請用此 Handle URI 來引用此文件:
http://tdr.lib.ntu.edu.tw/jspui/handle/123456789/96801| 標題: | 整合單核苷酸多型性和基因表現以探索台灣乳癌之生物標記與舊藥新用 Integrated Approaches Utilizing Single Nucleotide Polymorphism and Gene Expression for Exploring Biomarkers and Potential Drug Repurposing in Taiwanese Breast Cancers |
| 作者: | 徐于晴 Yu-Ching Hsu |
| 指導教授: | 盧子彬 Tzu-Pin Lu |
| 關鍵字: | 乳癌,全基因體關聯研究,多基因風險分數,解構,深度學習,舊藥新用, breast cancer,genome-wide association study,polygenic risk score,deconvolution,deep learning,drug repurposing, |
| 出版年 : | 2024 |
| 學位: | 博士 |
| 摘要: | 精準醫學(precision medicine)旨在利用患者的遺傳資訊、生活方式及環境因素等多種資料,為個人提供量身打造的治療方案。

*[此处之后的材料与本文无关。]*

Context: an optimization exercise on an open-source flow, tuned for small area, a short achievable clock period and few clock cycles. The choices shown serve that exercise and are no tape-out recipe.
At most, simulation tests tie the RTL to the original design; equivalence was not proved.

==> run a: inputs <==
## go_rainbow
module go_rainbow (
    input  wire        clk,
    input  wire        rst,            
    input  wire        step_valid,
    output wire        step_ready,
    input  wire [31:0] now,
    input  wire [7:0]  sat,
    input  wire [7:0]  val,
    output wire        pincfg_valid,
    output wire        pincfg_pin,     
    input  wire        pin_ack_valid,
    input  wire        pin_ack_ok,
    output reg         hb_en,          
    output reg         hb_level,
    output reg         idle_yield,
    output wire        px_valid,
    output wire [31:0] px_data,
    input  wire        px_ready,
    output reg  [1:0]  fault           
);
Settings: LEC_CHECK=0, ABC_AREA=1, CAP_MARGIN=20, CORE_MARGIN=2, CORE_UTILIZATION=40, SLEW_MARGIN=20; clock period 24.0 ns.
run.sh (not shown) runs the stock make flow with config.mk's settings and CLKGATE_MAP_FILE= SYNTH_SCRIPT=/design/flow/synth_recipe.tcl, a recipe that flattens the netlist after the stock synthesis.
==> inputs of run b, as changes to run a <==
--- a/flow/design.v
+++ b/flow/design.v
@@ -90,40 +90,42 @@
     wire acc_it   = acc && started;
     wire ack_fire = cfg_v && pin_ack_valid;
     wire px_fire  = pxv && px_ready;
     reg  [31:0] nq;
     reg  [8:0]  t0lo;
     reg  [4:0]  k5_hue, k5_fr;    
     reg  [7:0]  hue_offset;
-    function [4:0] nib5(input [3:0] n);
-        begin
-            nib5[0] = (n == 4'd0) | (n == 4'd5) | (n == 4'd10) | (n == 4'd15);
-            nib5[1] = (n == 4'd1) | (n == 4'd6) | (n == 4'd11);
-            nib5[2] = (n == 4'd2) | (n == 4'd7) | (n == 4'd12);
-            nib5[3] = (n == 4'd3) | (n == 4'd8) | (n == 4'd13);
-            nib5[4] = (n == 4'd4) | (n == 4'd9) | (n == 4'd14);
-        end
-    endfunction
     function [4:0] add5(input [4:0] a, input [4:0] b);
         integer i, j;
         begin
             add5 = 5'd0;
             for (i = 0; i < 5; i = i + 1)
                 for (j = 0; j < 5; j = j + 1)
                     if ((i + j) % 5 == 0) add5[0] = add5[0] | (a[i] & b[j]);
                     else if ((i + j) % 5 == 1) add5[1] = add5[1] | (a[i] & b[j]);
                     else if ((i + j) % 5 == 2) add5[2] = add5[2] | (a[i] & b[j]);
                     else if ((i + j) % 5 == 3) add5[3] = add5[3] | (a[i] & b[j]);
                     else add5[4] = add5[4] | (a[i] & b[j]);
         end
     endfunction
-    wire [4:0] m5 = add5(add5(add5(nib5(nq[3:0]),   nib5(nq[7:4])),
-                              add5(nib5(nq[11:8]),  nib5(nq[15:12]))),
-                         add5(add5(nib5(nq[19:16]), nib5(nq[23:20])),
-                              add5(nib5(nq[27:24]), nib5(nq[31:28]))));
+    wire [5:0] m5s0 = nq[3:0] + nq[7:4] + nq[11:8] + nq[15:12];
+    wire [4:0] m5h0;
+    assign m5h0[0] = (m5s0 == 6'd0) | (m5s0 == 6'd5) | (m5s0 == 6'd10) | (m5s0 == 6'd15) | (m5s0 == 6'd20) | (m5s0 == 6'd25) | (m5s0 == 6'd30) | (m5s0 == 6'd35) | (m5s0 == 6'd40) | (m5s0 == 6'd45) | (m5s0 == 6'd50) | (m5s0 == 6'd55) | (m5s0 == 6'd60);
+    assign m5h0[1] = (m5s0 == 6'd1) | (m5s0 == 6'd6) | (m5s0 == 6'd11) | (m5s0 == 6'd16) | (m5s0 == 6'd21) | (m5s0 == 6'd26) | (m5s0 == 6'd31) | (m5s0 == 6'd36) | (m5s0 == 6'd41) | (m5s0 == 6'd46) | (m5s0 == 6'd51) | (m5s0 == 6'd56);
+    assign m5h0[2] = (m5s0 == 6'd2) | (m5s0 == 6'd7) | (m5s0 == 6'd12) | (m5s0 == 6'd17) | (m5s0 == 6'd22) | (m5s0 == 6'd27) | (m5s0 == 6'd32) | (m5s0 == 6'd37) | (m5s0 == 6'd42) | (m5s0 == 6'd47) | (m5s0 == 6'd52) | (m5s0 == 6'd57);
+    assign m5h0[3] = (m5s0 == 6'd3) | (m5s0 == 6'd8) | (m5s0 == 6'd13) | (m5s0 == 6'd18) | (m5s0 == 6'd23) | (m5s0 == 6'd28) | (m5s0 == 6'd33) | (m5s0 == 6'd38) | (m5s0 == 6'd43) | (m5s0 == 6'd48) | (m5s0 == 6'd53) | (m5s0 == 6'd58);
+    assign m5h0[4] = (m5s0 == 6'd4) | (m5s0 == 6'd9) | (m5s0 == 6'd14) | (m5s0 == 6'd19) | (m5s0 == 6'd24) | (m5s0 == 6'd29) | (m5s0 == 6'd34) | (m5s0 == 6'd39) | (m5s0 == 6'd44) | (m5s0 == 6'd49) | (m5s0 == 6'd54) | (m5s0 == 6'd59);
+    wire [5:0] m5s1 = nq[19:16] + nq[23:20] + nq[27:24] + nq[31:28];
+    wire [4:0] m5h1;
+    assign m5h1[0] = (m5s1 == 6'd0) | (m5s1 == 6'd5) | (m5s1 == 6'd10) | (m5s1 == 6'd15) | (m5s1 == 6'd20) | (m5s1 == 6'd25) | (m5s1 == 6'd30) | (m5s1 == 6'd35) | (m5s1 == 6'd40) | (m5s1 == 6'd45) | (m5s1 == 6'd50) | (m5s1 == 6'd55) | (m5s1 == 6'd60);
+    assign m5h1[1] = (m5s1 == 6'd1) | (m5s1 == 6'd6) | (m5s1 == 6'd11) | (m5s1 == 6'd16) | (m5s1 == 6'd21) | (m5s1 == 6'd26) | (m5s1 == 6'd31) | (m5s1 == 6'd36) | (m5s1 == 6'd41) | (m5s1 == 6'd46) | (m5s1 == 6'd51) | (m5s1 == 6'd56);
+    assign m5h1[2] = (m5s1 == 6'd2) | (m5s1 == 6'd7) | (m5s1 == 6'd12) | (m5s1 == 6'd17) | (m5s1 == 6'd22) | (m5s1 == 6'd27) | (m5s1 == 6'd32) | (m5s1 == 6'd37) | (m5s1 == 6'd42) | (m5s1 == 6'd47) | (m5s1 == 6'd52) | (m5s1 == 6'd57);
+    assign m5h1[3] = (m5s1 == 6'd3) | (m5s1 == 6'd8) | (m5s1 == 6'd13) | (m5s1 == 6'd18) | (m5s1 == 6'd23) | (m5s1 == 6'd28) | (m5s1 == 6'd33) | (m5s1 == 6'd38) | (m5s1 == 6'd43) | (m5s1 == 6'd48) | (m5s1 == 6'd53) | (m5s1 == 6'd58);
+    assign m5h1[4] = (m5s1 == 6'd4) | (m5s1 == 6'd9) | (m5s1 == 6'd14) | (m5s1 == 6'd19) | (m5s1 == 6'd24) | (m5s1 == 6'd29) | (m5s1 == 6'd34) | (m5s1 == 6'd39) | (m5s1 == 6'd44) | (m5s1 == 6'd49) | (m5s1 == 6'd54) | (m5s1 == 6'd59);
+    wire [4:0] m5 = add5(m5h0, m5h1);
     wire [4:0] m5n = {m5[1], m5[2], m5[3], m5[4], m5[0]};
     wire [8:0] d_hb = nq[8:0] - t0lo;
     wire [2:0] r8   = d_hb[2:0];
     wire [4:0] r5h  = add5(m5, k5_hue);
     wire [4:0] r5f  = add5(m5, k5_fr);
     wire [5:0] d_hue;
     wire [4:0] d_fr;
@@ -159,15 +161,38 @@
     wire [6:0] s_hue = {1'b0, lo6[5:0]} + {1'b0, d_hue};
     wire [5:0] s_fr  = {1'b0, lo5[4:0]} + {1'b0, d_fr};
     wire ovf_hue = o6 & s_hue[6];
     wire ovf_fr  = o5 & s_fr[5];
     wire due_hb  = !((z9 & !s_hb[9]) | (o9 & s_hb[9]));
     wire due_hue = !((z6 & !s_hue[6] & (s_hue[5:0] < 6'd40)) | ovf_hue);
     wire due_fr  = !((z5 & !s_fr[5]  & (s_fr[4:0]  < 5'd20)) | ovf_fr);
-    wire w = now < nq;      
+    wire [15:0] wg1, wp1;
+    wire [7:0]  wg2, wp2;
+    wire [3:0]  wg3, wp3;
+    wire [1:0]  wg4, wp4;
+    genvar gi;
+    generate
+        for (gi = 0; gi < 16; gi = gi + 1) begin : w_l1
+            assign wg1[gi] = g[2*gi+1] | (t[2*gi+1] & g[2*gi]);
+            assign wp1[gi] = t[2*gi+1] & t[2*gi];
+        end
+        for (gi = 0; gi < 8; gi = gi + 1) begin : w_l2
+            assign wg2[gi] = wg1[2*gi+1] | (wp1[2*gi+1] & wg1[2*gi]);
+            assign wp2[gi] = wp1[2*gi+1] & wp1[2*gi];
+        end
+        for (gi = 0; gi < 4; gi = gi + 1) begin : w_l3
+            assign wg3[gi] = wg2[2*gi+1] | (wp2[2*gi+1] & wg2[2*gi]);
+            assign wp3[gi] = wp2[2*gi+1] & wp2[2*gi];
+        end
+        for (gi = 0; gi < 2; gi = gi + 1) begin : w_l4
+            assign wg4[gi] = wg3[2*gi+1] | (wp3[2*gi+1] & wg3[2*gi]);
+            assign wp4[gi] = wp3[2*gi+1] & wp3[2*gi];
+        end
+    endgenerate
+    wire w = !(wg4[1] | (wp4[1] & (wg4[0] | wp4[0])));
     function [4:0] upd5(input [4:0] k, input up, input dn);
         begin
             if (up && !dn)      upd5 = {k[3:0], k[4]};
             else if (dn && !up) upd5 = {k[0], k[4:1]};
             else                upd5 = k;
         end
     endfunction
@@ -217,21 +242,23 @@
                 started <= 1'b1;
                 rdy     <= 1'b0;
                 cfg_v   <= 1'b1;
                 cfg_pin <= 1'b0;
             end
             if (ack_fire) begin
                 if (!pin_ack_ok) begin
-                    cfg_v <= 1'b0;
-                    fault <= 2'd2;
+                    cfg_v   <= 1'b0;
+                    cfg_pin <= 1'b0;
+                    fault   <= 2'd2;
                 end else if (!cfg_pin) begin
                     cfg_pin <= 1'b1;
                 end else begin
-                    cfg_v <= 1'b0;
-                    rdy   <= 1'b1;
+                    cfg_v   <= 1'b0;
+                    cfg_pin <= 1'b0;
+                    rdy     <= 1'b1;
                 end
             end
             if (acc_it) begin
                 hue_offset <= hue_next;
                 if (due_hb) begin
                     hb_en    <= 1'b1;
                     hb_level <= !hb_level;
@@ -260,15 +287,15 @@
         if (cfg_v) begin
             k5_hue <= m5n;
             k5_fr  <= m5n;
         end else if (acc_it) begin
             k5_hue <= upd5(k5_hue, w, ovf_hue);
             k5_fr  <= upd5(k5_fr,  w, ovf_fr);
         end
-        if (acc_it && due_fr) begin
+        if (rdy) begin
             sat_q <= sat;
             val_q <= val;
             hcur  <= hue_next;
         end
         if (p1)
             zc <= va;
         if (adv) begin
==> inputs of run c, as changes to run a <==
--- a/flow/design.v
+++ b/flow/design.v
@@ -90,40 +90,36 @@
     wire acc_it   = acc && started;
     wire ack_fire = cfg_v && pin_ack_valid;
     wire px_fire  = pxv && px_ready;
     reg  [31:0] nq;
     reg  [8:0]  t0lo;
     reg  [4:0]  k5_hue, k5_fr;    
     reg  [7:0]  hue_offset;
-    function [4:0] nib5(input [3:0] n);
-        begin
-            nib5[0] = (n == 4'd0) | (n == 4'd5) | (n == 4'd10) | (n == 4'd15);
-            nib5[1] = (n == 4'd1) | (n == 4'd6) | (n == 4'd11);
-            nib5[2] = (n == 4'd2) | (n == 4'd7) | (n == 4'd12);
-            nib5[3] = (n == 4'd3) | (n == 4'd8) | (n == 4'd13);
-            nib5[4] = (n == 4'd4) | (n == 4'd9) | (n == 4'd14);
-        end
-    endfunction
     function [4:0] add5(input [4:0] a, input [4:0] b);
         integer i, j;
         begin
             add5 = 5'd0;
             for (i = 0; i < 5; i = i + 1)
                 for (j = 0; j < 5; j = j + 1)
                     if ((i + j) % 5 == 0) add5[0] = add5[0] | (a[i] & b[j]);
                     else if ((i + j) % 5 == 1) add5[1] = add5[1] | (a[i] & b[j]);
                     else if ((i + j) % 5 == 2) add5[2] = add5[2] | (a[i] & b[j]);
                     else if ((i + j) % 5 == 3) add5[3] = add5[3] | (a[i] & b[j]);
                     else add5[4] = add5[4] | (a[i] & b[j]);
         end
     endfunction
-    wire [4:0] m5 = add5(add5(add5(nib5(nq[3:0]),   nib5(nq[7:4])),
-                              add5(nib5(nq[11:8]),  nib5(nq[15:12]))),
-                         add5(add5(nib5(nq[19:16]), nib5(nq[23:20])),
-                              add5(nib5(nq[27:24]), nib5(nq[31:28]))));
+    wire [6:0] m5s = nq[3:0] + nq[7:4] + nq[11:8] + nq[15:12]
+                   + nq[19:16] + nq[23:20] + nq[27:24] + nq[31:28];
+    wire [4:0] m5t = m5s[6:4] + m5s[3:0];
+    wire [4:0] m5;
+    assign m5[0] = (m5t == 5'd0) | (m5t == 5'd5) | (m5t == 5'd10) | (m5t == 5'd15) | (m5t == 5'd20);
+    assign m5[1] = (m5t == 5'd1) | (m5t == 5'd6) | (m5t == 5'd11) | (m5t == 5'd16) | (m5t == 5'd21);
+    assign m5[2] = (m5t == 5'd2) | (m5t == 5'd7) | (m5t == 5'd12) | (m5t == 5'd17) | (m5t == 5'd22);
+    assign m5[3] = (m5t == 5'd3) | (m5t == 5'd8) | (m5t == 5'd13) | (m5t == 5'd18);
+    assign m5[4] = (m5t == 5'd4) | (m5t == 5'd9) | (m5t == 5'd14) | (m5t == 5'd19);
     wire [4:0] m5n = {m5[1], m5[2], m5[3], m5[4], m5[0]};
     wire [8:0] d_hb = nq[8:0] - t0lo;
     wire [2:0] r8   = d_hb[2:0];
     wire [4:0] r5h  = add5(m5, k5_hue);
     wire [4:0] r5f  = add5(m5, k5_fr);
     wire [5:0] d_hue;
     wire [4:0] d_fr;
@@ -159,15 +155,38 @@
     wire [6:0] s_hue = {1'b0, lo6[5:0]} + {1'b0, d_hue};
     wire [5:0] s_fr  = {1'b0, lo5[4:0]} + {1'b0, d_fr};
     wire ovf_hue = o6 & s_hue[6];
     wire ovf_fr  = o5 & s_fr[5];
     wire due_hb  = !((z9 & !s_hb[9]) | (o9 & s_hb[9]));
     wire due_hue = !((z6 & !s_hue[6] & (s_hue[5:0] < 6'd40)) | ovf_hue);
     wire due_fr  = !((z5 & !s_fr[5]  & (s_fr[4:0]  < 5'd20)) | ovf_fr);
-    wire w = now < nq;      
+    wire [15:0] wg1, wp1;
+    wire [7:0]  wg2, wp2;
+    wire [3:0]  wg3, wp3;
+    wire [1:0]  wg4, wp4;
+    genvar gi;
+    generate
+        for (gi = 0; gi < 16; gi = gi + 1) begin : w_l1
+            assign wg1[gi] = g[2*gi+1] | (t[2*gi+1] & g[2*gi]);
+            assign wp1[gi] = t[2*gi+1] & t[2*gi];
+        end
+        for (gi = 0; gi < 8; gi = gi + 1) begin : w_l2
+            assign wg2[gi] = wg1[2*gi+1] | (wp1[2*gi+1] & wg1[2*gi]);
+            assign wp2[gi] = wp1[2*gi+1] & wp1[2*gi];
+        end
+        for (gi = 0; gi < 4; gi = gi + 1) begin : w_l3
+            assign wg3[gi] = wg2[2*gi+1] | (wp2[2*gi+1] & wg2[2*gi]);
+            assign wp3[gi] = wp2[2*gi+1] & wp2[2*gi];
+        end
+        for (gi = 0; gi < 2; gi = gi + 1) begin : w_l4
+            assign wg4[gi] = wg3[2*gi+1] | (wp3[2*gi+1] & wg3[2*gi]);
+            assign wp4[gi] = wp3[2*gi+1] & wp3[2*gi];
+        end
+    endgenerate
+    wire w = !(wg4[1] | (wp4[1] & (wg4[0] | wp4[0])));
     function [4:0] upd5(input [4:0] k, input up, input dn);
         begin
             if (up && !dn)      upd5 = {k[3:0], k[4]};
             else if (dn && !up) upd5 = {k[0], k[4:1]};
             else                upd5 = k;
         end
     endfunction
==> impl_metrics.json <==
{
  "path_depth": 42,
  "critPathMaxStageDelay_ns": 0.56,
  "synth-compound-area-share_pct": 8.323,
  "synthSimpleGateAreaFrac_pct": 27.88,
  "clk_share_pct": 2.228,
  "fin_ws_ns": 14.85,
  "start_util_pct": 40.41,
  "outcome": "timing/DRC/antenna clean",
  "place_congestion": 0.9354,
  "seq_share_pct": 17.49,
  "postLayoutCellArea_mm2": 0.02449,
  "dp_cells": 3897,
  "final-nonclk-buf-share_pct": 3.903,
  "arrival_ns": 9.32,
  "maxSlewHeadroom_pct": 31.30
}
(the above is from run a)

為實現精準醫學的理念,主要需達成兩大目標:疾病分型及個人化治療。分子生物標誌物(molecular biomarker)的發現對疾病分型非常重要,而在藥物基因體學(pharmacogenomics)領域日益增加的科學證據則能為患者提供更精準的治療建議。在本研究中,我們提出了整合單核苷酸多型性(single nucleotide polymorphism)和基因表現(gene expression)數據的方法,以找出專屬台灣乳癌的分子生物標誌物以及可能的舊藥新用(drug repurposing)策略。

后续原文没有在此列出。